When the data is in one table or dataframe (in one machine), adding sequential/unique ids is pretty straight forward. What happens though when you have distributed data, split into partitions that might resides in different machines like in apache spark?
And, coming from traditional relational databases, one may be used to working with ids (auto incremented usually) for identification, ordering and use them as reference in the constraints in data. Depending on the need, we might be in a position where we can benefit from having a unique auto-increment-ids like behavior in a spark dataframe. Let’s discuss them and the catch behind using them in detail.
monotonically_increasing_id
Since Spark 1.6 there is a function called monotonically_increasing_id().
The generated ID is guaranteed to be monotonically increasing and unique, but not consecutive. It generates a new column with unique 64-bit monotonic index for each row. The current implementation puts the partition ID in the upper 31 bits, and the record number within each partition in the lower 33 bits. The assumption is that the Spark DataFrame has less than 1 billion partitions, and each partition has less than 8 billion records.
As an example, consider a Spark DataFrame with two partitions, each with 3 records. This expression would return the following IDs: 0, 1, 2, 8589934592 (1L << 33), 8589934593, 8589934594.

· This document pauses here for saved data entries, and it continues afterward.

==> src/rtl/serial_adder_arbiter.sv <==
// -----------------------------------------------------------------------------
// serial_adder_arbiter
//
// Purpose:
//   Two operand producers share one full-adder cell. A round-robin arbiter
//   grants one requester at a time. The granted operand pair is summed bit
//   serially, LSB first, one bit per clock, with a registered carry. The
//   result is then held in an output register until the consumer takes it.
//   This trades WIDTH+2 cycles of latency for the area of a single full adder.
//
// Optional feature:
//   `SERIAL_ADDER_SUB_EN  adds iSub0/iSub1. When the granted iSub is 1 the
//   block computes A-B modulo 2^WIDTH. oCarryOut=1 then means "no borrow".
//   When the macro is undefined the ports are absent and the block only adds.
//
// Parameters:
//   WIDTH        operand/result width in bits (>= 2)
//
// Ports:
//   iClk         clock, rising edge
//   iRst         asynchronous active-high reset
//   iReqValid0/1 requester N has an operand pair
//   iOpA0/1      operand A of requester N
//   iOpB0/1      operand B of requester N
//   iSub0/1      subtract select of requester N (only with SERIAL_ADDER_SUB_EN)
//   oReqReady0/1 grant (combinational; high only in IDLE, for the winner)
//   oResValid    result register holds a valid result
//   iResReady    consumer accepts the result when oResValid is high
//   oResult      WIDTH-bit sum (or difference)
//   oCarryOut    carry out of bit WIDTH-1
//   oResId       index of the requester that owns the result
// -----------------------------------------------------------------------------
module serial_adder_arbiter #(
    parameter int WIDTH = 8
) (
    input  logic             iClk,
    input  logic             iRst,
    input  logic             iReqValid0,
    input  logic             iReqValid1,
    input  logic [WIDTH-1:0] iOpA0,
    input  logic [WIDTH-1:0] iOpA1,
    input  logic [WIDTH-1:0] iOpB0,
    input  logic [WIDTH-1:0] iOpB1,
`ifdef SERIAL_ADDER_SUB_EN
    input  logic             iSub0,
    input  logic             iSub1,
`endif
    output logic             oReqReady0,
    output logic             oReqReady1,
    output logic             oResValid,
    input  logic             iResReady,
    output logic [WIDTH-1:0] oResult,
    output logic             oCarryOut,
    output logic             oResId
);

    localparam int CNT_W = $clog2(WIDTH + 1);

    typedef enum logic [1:0] {
        IDLE  = 2'd0,
        SHIFT = 2'd1,
        DONE  = 2'd2
    } state_t;

    // The single shared adder cell: returns {carry_out, sum}.
    function automatic logic [1:0] full_adder(input logic a, input logic b, input logic cin);
        logic s;
        logic c;
        s = a ^ b ^ cin;
        c = (a & b) | (a & cin) | (b & cin);
        return {c, s};
    endfunction

    state_t           state;
    logic [WIDTH-1:0] a_sh;
    logic [WIDTH-1:0] b_sh;
    logic [WIDTH-1:0] res_sh;
    logic             carry_q;
    logic [CNT_W-1:0] cnt;
    logic             last_id;   // requester served most recently

    logic             win_id;
    logic             accept;
    logic             carry_init;
    logic             b_bit;
    logic             sum_bit;
    logic             cout_bit;
    logic             last_shift;

`ifdef SERIAL_ADDER_SUB_EN
    logic sub_q;
    logic win_sub;
    assign win_sub    = win_id ? iSub1 : iSub0;
    // Two's-complement subtract: invert B and start with carry-in 1.
    assign carry_init = win_sub;
`else
    logic sub_q;
    assign sub_q      = 1'b0;
    assign carry_init = 1'b0;
`endif

    // Round-robin: with both valid, the one not served last wins. last_id
    // resets to 1 so requester 0 has priority straight out of reset.
    always_comb begin
        win_id = 1'b0;
        if (iReqValid0 && iReqValid1) begin
            win_id = ~last_id;
        end else if (iReqValid1) begin
            win_id = 1'b1;
        end
    end

    assign oReqReady0 = (state == IDLE) && iReqValid0 && !win_id;
    assign oReqReady1 = (state == IDLE) && iReqValid1 &&  win_id;
    assign accept     = oReqReady0 || oReqReady1;

    assign b_bit                = b_sh[0] ^ sub_q;
    assign {cout_bit, sum_bit}  = full_adder(a_sh[0], b_bit, carry_q);
    assign last_shift           = (cnt == CNT_W'(WIDTH - 1));

    always_ff @(posedge iClk or posedge iRst) begin
        if (iRst) begin
            state     <= IDLE;
            a_sh      <= '0;
            b_sh      <= '0;
            res_sh    <= '0;
            carry_q   <= 1'b0;
            cnt       <= '0;
            last_id   <= 1'b1;
            oResValid <= 1'b0;
            oResult   <= '0;
            oCarryOut <= 1'b0;
            oResId    <= 1'b0;
`ifdef SERIAL_ADDER_SUB_EN
            sub_q     <= 1'b0;
`endif
        end else begin
            case (state)
                IDLE: begin
                    if (accept) begin
                        a_sh    <= win_id ? iOpA1 : iOpA0;
                        b_sh    <= win_id ? iOpB1 : iOpB0;
                        carry_q <= carry_init;
                        cnt     <= '0;
                        oResId  <= win_id;
                        last_id <= win_id;
`ifdef SERIAL_ADDER_SUB_EN
                        sub_q   <= win_sub;
`endif
                        state   <= SHIFT;
                    end
                end

                SHIFT: begin
                    // Sum bits enter from the MSB side so that after WIDTH
                    // shifts the first (LSB) sum bit sits at bit 0.
                    a_sh    <= a_sh >> 1;
                    b_sh    <= b_sh >> 1;
                    res_sh  <= {sum_bit, res_sh[WIDTH-1:1]};
                    carry_q <= cout_bit;
                    cnt     <= cnt + CNT_W'(1);
                    if (last_shift) begin
                        oResult   <= {sum_bit, res_sh[WIDTH-1:1]};
                        oCarryOut <= cout_bit;
                        oResValid <= 1'b1;
                        state     <= DONE;
                    end
                end

                DONE: begin
                    if (iResReady) begin
                        oResValid <= 1'b0;
                        state     <= IDLE;
                    end
                end

                default: begin
                    state <= IDLE;
                end
            endcase
        end
    end

endmodule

val dfWithUniqueId = df.withColumn("unique_id", monotonically_increasing_id())
Remember it will always generate 10 digit numeric values even if you have few records in a dataframe. Also, these ids are unique but not sequential.
So, use it in such cases where you want only unique ids with no length constraint(max ).
This is equivalent to the MONOTONICALLY_INCREASING_ID function in SQL.
zipWithIndex – RDD
Another option is to fall back to RDD (Resilient Distributed Dataset) like df.rdd.zipWithIndex()
. RDD is a collection of elements partitioned across the nodes of the cluster that can be operated in parallel.
Zips the RDD with its element indices. The ordering is first based on the partition index and then the ordering of items within each partition. So the first item in the first partition gets index 0, and the last item in the last partition receives the largest index.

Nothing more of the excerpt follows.